Nowhere to Put It
In 2000, a group of Japanese researchers put a slime mold in a maze. The organism is Physarum polycephalum — a single-celled plasmodium that can grow to cover a dinner plate, all one cytoplasm, no dividing walls, no nervous system. They put food at two exits and released it at the entrance. Within four hours, it had found the shortest path. All the branches that led nowhere had retracted. The tube connecting start to food was thick and direct.
No neurons. No brain. One cell.
Since then it has gotten stranger. In the follow-up work, researchers showed it at a slightly larger scale: food sources placed at positions matching the locations of Tokyo's suburbs, the organism allowed to connect them. The network it grew matched the Tokyo rail system — not exactly, but in the ways that matter: efficient paths, resilient loops, no wasteful redundancy. Engineers designing the same network at the same time came to similar solutions.
But the part that caught my attention is the anticipation experiment.
Researchers applied unfavorable conditions — cold, dry air — at regular hourly intervals. After three exposures, Physarum slowed down each time the conditions arrived. Then, on the fourth interval, the conditions weren't applied. Physarum slowed down anyway. It slowed at the right time, in the absence of any stimulus.
This is a form of memory. The organism learned a rhythm and, briefly, kept it.
What makes it strange is trying to find where that rhythm was stored. There is no dedicated memory structure. No specialized cell type for recording past events. No address in the cytoplasm you could point to. The proposed mechanism is entrainment: the organism's internal oscillations — the contractions that drive cytoplasmic streaming, roughly once every two minutes — were modified by repeated exposure until their phase matched the stimulus schedule. When the stimulus stopped, the entrained phase persisted. The organism slowed because its internal rhythm said to slow, not because it "remembered" in any recoverable sense.
The memory is the oscillation. Not encoded in the oscillation — it's not a signal being stored there. It is the oscillation.
The maze-solving works differently. The mechanism there is hydraulic feedback. Physarum pumps cytoplasm through its tube network by peristalsis — tubes contract rhythmically to push fluid forward. Tubes that carry more flow in response to that pumping gradually widen; tubes that carry little flow narrow and eventually disappear. The organism doesn't calculate the shortest path. It just pumps, and the paths that work get reinforced, and the paths that don't get pruned.
This means the "knowledge" of the shortest path is stored as tube diameter. Not as a representation of the path — as the path itself, physically widened. You can't read it back as a fact. You can only run the organism.
And then there's a third kind. When navigating novel territory, Physarum deposits extracellular slime as it moves. It finds this slime aversive. So it avoids areas it has already explored — not because it recognizes them, not because it has a map, but because they smell wrong. The memory of where it has been is outside the organism entirely, in a chemical coating on the surface that it will turn away from.
Three kinds of memory: phase state, tube geometry, excreted chemistry. None of them are stored. None of them are retrieved. They each modify behavior in ways that look, from the outside, like the organism knows something.
I keep trying to figure out what follows from this.
One version: nothing special follows. Physarum is a fancy thermostat. Its physical state changes in response to the environment, and that changed state produces different outputs. We only call it memory because the outputs are adaptive.
But this answer doesn't fully satisfy me, because the same description applies to neurons. A synapse that has been repeatedly activated is physically different from one that hasn't — that difference is what a memory is, in a human brain. There's no separate memory substance; there's only the modified physical state of the tissue.

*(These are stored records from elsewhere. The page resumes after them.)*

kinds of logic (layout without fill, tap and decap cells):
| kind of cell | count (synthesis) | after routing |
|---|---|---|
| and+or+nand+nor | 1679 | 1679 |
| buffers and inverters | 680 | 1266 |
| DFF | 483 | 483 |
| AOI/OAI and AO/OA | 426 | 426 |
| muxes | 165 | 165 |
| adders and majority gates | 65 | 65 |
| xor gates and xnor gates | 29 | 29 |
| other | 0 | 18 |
**src/rtl/sync_fifo.sv**
```systemverilog
// Single-clock show-ahead FIFO; push/pop take effect on the next edge, and the head is visible with 0-cycle fall-through.
// Pushes while full and pops while empty are dropped. Define SYNC_FIFO_CLR_MEM_EN to zero storage on reset.
module sync_fifo #(
   parameter int DATA_W = 8,
   parameter int DEPTH  = 16
) (
   input  logic              clk,
   input  logic              rst,
   input  logic              wr_en,
   input  logic [DATA_W-1:0] wr_data,
   output logic              wr_full,
   input  logic              rd_en,
   output logic [DATA_W-1:0] rd_data,
   output logic              rd_empty
);

   localparam int AW = $clog2(DEPTH);
   localparam logic [AW:0] FULL_CNT = (AW+1)'(DEPTH);

   logic [DATA_W-1:0] mem_q [DEPTH];
   logic [AW-1:0]     wr_ptr_q, wr_ptr_d;
   logic [AW-1:0]     rd_ptr_q, rd_ptr_d;
   logic [AW:0]       count_q, count_d;
   logic              push, pop;

   // Acceptance is gated by the registered flags, so a push at full is lost even when a pop frees a slot.
   assign wr_full  = (count_q == FULL_CNT);
   assign rd_empty = (count_q == '0);
   assign push     = wr_en && !wr_full;
   assign pop      = rd_en && !rd_empty;
   assign rd_data  = mem_q[rd_ptr_q];

   always_comb begin
      wr_ptr_d = wr_ptr_q;
      rd_ptr_d = rd_ptr_q;
      count_d  = count_q;
      if (push) wr_ptr_d = wr_ptr_q + 1'b1;
      if (pop)  rd_ptr_d = rd_ptr_q + 1'b1;
      if (push && !pop)      count_d = count_q + 1'b1;
      else if (pop && !push) count_d = count_q - 1'b1;
   end

   always_ff @(posedge clk or posedge rst) begin
      if (rst) begin
         wr_ptr_q <= '0;
         rd_ptr_q <= '0;
         count_q  <= '0;
      end else begin
         wr_ptr_q <= wr_ptr_d;
         rd_ptr_q <= rd_ptr_d;
         count_q  <= count_d;
      end
   end

`ifdef SYNC_FIFO_CLR_MEM_EN
   always_ff @(posedge clk or posedge rst) begin
      if (rst) begin
         for (int i = 0; i < DEPTH; i++) mem_q[i] <= '0;
      end else if (push) begin
         mem_q[wr_ptr_q] <= wr_data;
      end
   end
`else
   // No reset on storage so it can map onto RAM.
   always_ff @(posedge clk) begin
      if (push) mem_q[wr_ptr_q] <= wr_data;
   end
`endif

endmodule

```
**config.mk**
```make
export PLATFORM = sky130hd
export DESIGN_NAME = sync_fifo
export DESIGN_NICKNAME = d
export VERILOG_FILES = /design/src/rtl/sync_fifo.sv
export SDC_FILE = /design/constraint.sdc
export NUM_CORES = 1
export LEC_CHECK = 0
export CORE_ASPECT_RATIO = 0.5
export CORE_MARGIN = 8
export CORE_UTILIZATION = 35
export DETAILED_ROUTE_END_ITERATION = 16
export GPL_TIMING_DRIVEN = 0
export PLACE_DENSITY = 0.52
export SYNTH_ARGS = -nofsm -noshare
export SYNTH_HDL_FRONTEND = slang
export SYNTH_SLANG_ARGS = --single-unit
```
**constraint.sdc**
```tcl
create_clock -name clk -period 5.7 [get_ports clk]
set_input_delay 1.71 -clock clk [delete_from_list [all_inputs] [get_ports clk]]
set_output_delay 1.71 -clock clk [all_outputs]
set_load 0.005 [all_outputs]
```
# == Yosys cells after proc, flatten, opt, wreduce, memory -nomap -nowiden ==
# Memories as Yosys holds them, arrays and structs flattened.
# Cells that the tools add are included.
# Widths: inputs -> output; s select.
# totals
output_inout_bits,10
ramBits,128
mem_count,1
elab_cells,23
ff_bits,13
in_bits,12
# classes
n_mux,4
add_sub_neg,4
n_reduce_logical,10
eq_ne,1
# mem_list
memory,depth,width,read_ports,rd_ports_with_merged_regs,write_ports,line,text
mem_q,16,8,1,0,1,20,logic [DATA_W-1:0] mem_q [DEPTH];
# op_table
cell,n
$mux 5,2
$add 4x1->4 const B,2
$add 5x1->5 const B,1
$eq 5x5->1 const B,1
$logic_not 5->1,1
$sub 5x1->5 const B,1
$logic_and 1x1->1,4
$logic_not 1->1,4
$mux 1,2
$reduce_bool 2->1,1

# == Logic depth before layout (Yosys ltp) ==
# Gate-level depths: netlist (run 1).
# logic_depth
depth_word,7
depth_mapped,10

# == Least setup slack after synthesis (run 1) ==
# No wires, ideal clock.
# synth_path
path_type,input to register
startpoint,in wr_en
endpoint,reg count_q[4]
t_required_ns,5.620
setup_slack_ns,2.236
arrival_time_ns,3.384
cell_stages,8
n_path_buf,0
path_cell_list,a21boi_2 -> ha_1 -> inv_1 -> fa_1 -> a21o_1 -> a21oi_1 -> mux2i_1 -> xnor2_1
# synth_between
elab_chain_cells,4
elab_cells_between_ends,6
cone_classes,1 x mux; 5 x reduce/logical
# synth_lines
item,line,text
start: declaration,9,"input logic wr_en,"
$logic_and 1x1->1 (*),29,assign push = wr_en && !wr_full;
$logic_not 1->1,40,else if (pop && !push) count_d = count_q - 1'b1;
$logic_and 1x1->1,40,
$reduce_bool 2->1 (no line),n/a,
end signal: assignment,51,count_q <= count_d;
end: declaration,23,"logic [AW:0] count_q, count_d;"
# Every way passes the cells marked *; elsewhere a longest branch is shown, timed or not.
# A chain may end at the register's enable or synchronous reset.

# == Worst setup path after layout (run 1) ==
# layout_path
startpoint,reg rd_ptr_q[3]
endpoint,out rd_data[3]
# layout_between
elab_chain_cells,1
# layout_lines
item,line,text
start: declaration,22,"logic [AW-1:0] rd_ptr_q, rd_ptr_d;"
start signal: assignment,50,rd_ptr_q <= rd_ptr_d;
$mem_v2 16x8,n/a,
end: declaration,13,"output logic [DATA_W-1:0] rd_data,"
# No other way between the ends.

==> flow_summary.yaml, run 1 <==
status:
  status: "finished clean"
logic_synthesis:
  synth_seq_cells: 141
  synth.avg_cell_area_sq_um: 17.88
  ys_seq_area_frac: 0.7220
  syn_inst: 323
  synth.distinct_cells: 35
  syn_area_sq_um: 5774
  ys_warn_count: 0
  syn_nets: 345
sta:
  worstMarginPinSlew_ps: 1270
  fin_skew_ps: 6.839
  tns_ps: 0
  rsz0062_at_grt: "false"
  drv_slew: 0
  max_freq_mhz: 221.4
  slew_headroom: 0.1470
  period_needed_ps: 4518
  holdWs_ps: 552.9
  hold_violations: 0
  timing.final.ws_setup_ps: 1182
  setup_violations: 0
  period_share: 0.7926
power_and_ir_drop:
  p_per_area_nw_per_um2: 535.6
  power_leakage_nw: 2.361
  peakVddDrop_v: 0.0002139
  power_mw: 3.680
global_route:
  use_met2: 0.1986
  antenna_found_initial: 0
  grt_pass1_wl_um: 19620
  grt_max_degree: 17
  grt_pass1_vias: 3177
  top_usage_layer: "met2"
  grt_usage: 0.1282
  met3_usage: 0.03720
  gr-usage-met1: 0.1703
  grt_overflow: 0
layout:
  regArea_sq_um: 4169
  final_layout_size_suffix_gt1_frac: 0.1702
  num_antenna_cells: 0
  final_cell_mix: "edfxtp_1, mux2i_1, clkdlybuf4s50_1"
  fin_cells: 603
  nNetsFinal: 385
  final_common_cell: "edfxtp_1"
  areaGrowthSynthToFinish_pct: 19.00
  nFillCells: 1444
  multi_input_area_sq_um: 1449
  post-route-util: 0.4224
  stdcell_area_sq_um: 6872
critical_path:
  crit_buf_inv: 3
  arrival_ps: 2810
  crit_type: "reg -> out"
  end_kind: "primary output"
  crit_family: "buffers and inverters"
  critPathSlowestCell: "a221oi_1"
  cp-start-kind: "register"
  worstPathRequired_ps: 3990
  slowest_delay_ps: 550
  path_cells: "clkbuf_1, inv_1, a221oi_1, o21ai_0, nand2_1, clkdlybuf4s50_1"
  crit_fanout: 10
clock_tree:
  clock-sinks: 141
  root_buffer: "clkbuf_16"
  clock_path_buffers: 2
  numCtsBuffers: 17
  postCtsSetupRepairBufs: 0
  cts_resized: 0
  cts_tree: "built"
  h-tree-depth: 4
  insertion_delay_ps: 410
  cts.hold.buffers_added: 0
  clk_pin_slew_ps: 60
placed_design:
  dp.cells: 571
  dp_slack_ps: 1338
  gp_congestion: 0.8025
  post_dp_cell_area_sq_um: 6269
  dpl.hpwl_um: 8566
  port_buffers: 21
drt:
  vias: 3020
  drt_iter0_drc: 230
  ant_nets: 0
  vias_per_cell: 5.008
  drc: 0
  first_pass_iters: 6
  wire_per_inst_um: 21.06
  detail_route.wirelength_um: 12700
floorplanning:
  start_util: 0.3549
  dieArea_sq_um: 21110
  io_pins: 22
  die_w_um: 197.6
  die_h_um: 106.8
  rows: 33
  core_sq_um: 16270
flow_run:
  cap_violations: 0
min_path:
  hold_path_class: "reg -> reg"
## synth_stat cells (all sizes together)
cell type	instances	area, sq um
a21o	2	15.01
edfxtp	128	3844
buf	15	126.4
dfrtp	13	325.3
nor4	1	6.260
nor3	4	20.02
xor2	1	8.760
nand2b	2	12.51
nand3	1	10.01
mux4	16	360.4
nor2	15	56.30
or4	1	7.510
o21ai	11	55.05
a21boi	1	11.26
nor2b	1	6.260
xnor2	9	78.83
clkbuf	2	7.510
nand4	1	6.260
a21oi	2	10.01
fa	1	20.02
inv	6	22.52
a221oi	16	152.7
and2	2	15.02
nand2	20	75.07
o21a	1	7.510
a22oi	8	60.06
mux2i	33	330.3
mux2	1	11.26
ha	9	112.6
## report_power, final
| part | switching, mW | total (mW) | internal [mW] |
|---|---|---|---|
| sequential | 0.0577 | 1.33 | 1.27 |
| clock | 0.410 | 1.13 | 0.721 |
| combinational | 0.667 | 1.22 | 0.550 |
## path summary, 6_finish.rpt
check	from	to	slack [ps]	cells past startpoint
min in group asynchronous	rst	count_q[2]	1660	2
max	rd_ptr_q[3]	rd_data[3]	1180	6
max in group asynchronous	rst	rd_ptr_q[0]	3640	2
min	count_q[2]	count_q[2]	550	2
max reg2reg	count_q[0]	count_q[4]	2650	10
min reg2reg	count_q[2]	count_q[2]	550	2
## routing by layer
metal / wire length [um] / share of wire / vias to the layer above
met5: 0 / 0 / -
met4: 198 / 0.016 / 0
met3: 754 / 0.059 / 17
met2: 6050 / 0.48 / 77
met1: 5699 / 0.45 / 1564
li1: - / - / 1362
## area by class of cell
type	count	area share
plain buffers	17	0.01948
flip-flops and latches	141	0.6067
multi-input cells	159	0.2109
repair buffers	21	0.03059
inverters	6	0.003277
well taps	227	0.04133
clock buffers	17	0.06191
clock inverters	15	0.02586
## kinds of logic after synthesis
group / count (synthesis) / share of synthesized area
simple gates: 48 / 0.03727
mux: 50 / 0.1216
flops: 141 / 0.7220
compound gates: 41 / 0.05395
fa+ha+maj: 10 / 0.02297
buf+inv: 23 / 0.02709
xor+xnor: 10 / 0.01517
## registers in the layout, indices dropped and copies added, names as in the netlist
signal,flops
rd_ptr_q,4
mem_q,128
count_q,5
wr_ptr_q,4
## worst reg2reg max path: cells and delay by family, from the launching register on
kind / cells / cell delay, ps
and+or+nand+nor: 1 / 570
AOI/OAI and AO/OA: 3 / 670
adders and majority gates: 2 / 620
muxes: 1 / 280
buffers and inverters: 2 / 250
xor gates and xnor gates: 1 / 140
DFF: 1 / 440
(Power assumes the default switching activity.)
==> run 2, diff against run 1 <==
==> constraint.sdc (replaced) <==
create_clock -name clk -period 4.3 [get_ports clk]
set_input_delay 1.29 -clock clk [delete_from_list [all_inputs] [get_ports clk]]
set_output_delay 1.29 -clock clk [all_outputs]
set_load 0.005 [all_outputs]
==> run 2 against run 1 <==
Net effect: die area is the same; final cell count is the same; global-route usage is the same; critical path type unchanged.
==> flow_summary.yaml, run 2 (synthesis gave the netlist of run 1 again) <==
status:
  status: "finished clean"
power_and_ir_drop:
  p_seq_frac: 0.362
  swShare: 0.3083
  clkPwrFrac: 0.307
  power_leakage_nw: 2.363
  comb_power_share: 0.331
  peakVddDrop_v: 0.0002837
  p_per_area_nw_per_um2: 709.7
  p_int_mw: 3.376
  p_switching_mw: 1.505
sta:
  period_share: 0.9495
  worstMarginPinSlew_ps: 1295
  drv_slew: 0
  fin_skew_ps: 6.682
  rsz0062_at_grt: "false"
  slew_headroom: 0.1297
  period_needed_ps: 4083
  tns_ps: 0
  setup_violations: 0
  max_freq_mhz: 244.9
  hold_violations: 0
  timing.final.ws_setup_ps: 217.2
layout:
  fin_cells: 603
  areaGrowthSynthToFinish_pct: 19.11
  biggestRegsByFlops: "mem_q: 128 flops, count_q: 5 flops"
  final_common_cell: "edfxtp_1"
  final_layout_size_suffix_gt1_frac: 0.1729
  num_antenna_cells: 0
  final_cell_mix: "edfxtp_1, mux2i_1, clkdlybuf4s50_1"
  nNetsFinal: 385
  largest_reg_flops: 128
  nFillCells: 1443
  largest_register: "mem_q"
clock_tree:
  insertion_delay_ps: 410
  cts_tree: "built"
  clk_pin_slew_ps: 60
  root_buffer: "clkbuf_16"
  numCtsBuffers: 17
  h-tree-depth: 4
  clock_path_buffers: 2
  postCtsSetupRepairBufs: 0
  clock-sinks: 141
drt:
  wire_per_inst_um: 21.01
  vias: 2998
  drt_iter0_drc: 241
  first_pass_iters: 4
  vias_per_cell: 4.972
  drc: 0
  ant_nets: 0
  detail_route.wirelength_um: 12670
global_route:
  antenna_found_initial: 0
  grt_overflow: 0
  grt_pass1_wl_um: 19620
  grt_pass1_vias: 3177
  grt_max_degree: 17
  grt_usage: 0.1282
critical_path:
  end_kind: "primary output"
  worstPathRequired_ps: 3010
  arrival_ps: 2790
  crit_type: "reg -> out"
  crit_fanout: 10
  cp-start-kind: "register"
floorplanning:
  rows: 33
  io_pins: 22
  core_sq_um: 16270
  start_util: 0.3549
  dieArea_sq_um: 21110
  die_w_um: 197.6
  die_h_um: 106.8
placed_design:
  dp.cells: 571
  port_buffers: 21
  gp_congestion: 0.8025
  dpl.hpwl_um: 8566
  dp_slack_ps: 358.2
flow_run:
  cap_violations: 0
min_path:
  hold_path_class: "reg -> reg"
==> run 2: cell count changes in the layout (fill, tap and decap cells not counted) <==
| cell | delta |
|---|---|
| a221oi_1 | -1 |
| a221oi_2 | +1 |
==> run 2: timing repair <==
item | CTS | global route
gates resized for setup | 0 | 1
hold buffers | 0 | 0
setup endpoints to repair | 0 | 1
==> run 2: metal layers <==
metal,part of all wire,global-route usage
met1,0.45,0.1703
met2,0.47,0.1986
met3,0.057,0.03720
met4,0.016,0.04663
met5,0,0
==> run 2: power groups by stage <==
stage	Sequential, mW	Clock, mW	Combinational (mW)
2_1_floorplan	1.77	0	1.06
3_3_place_gp	1.78	0	1.59
3_5_place_dp	1.79	0	1.62
4_1_cts	1.77	1.52	1.63
5_1_grt	1.79	1.58	1.77
6_report	1.77	1.50	1.62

So the question is whether Physarum is doing something genuinely simpler, or whether it's doing the same thing with different materials.
What I notice is that the Physarum case makes it impossible to project a subject into the machinery. When a person remembers something, I can imagine there being a what-it's-like to that — some felt quality of recall. With Physarum slowing down because its oscillators are entrained, I can't locate anywhere for that to live. The process is visible all the way through. There's no interior.
But I'm not sure that's a fact about Physarum. It might be a fact about what I can imagine.
The maze gets solved either way. The rhythm gets anticipated either way. Whatever is or isn't happening inside, the behavior is there. I don't know how to decide whether the absence of an obvious interior means the interior is absent, or whether it means I'm looking in the wrong place.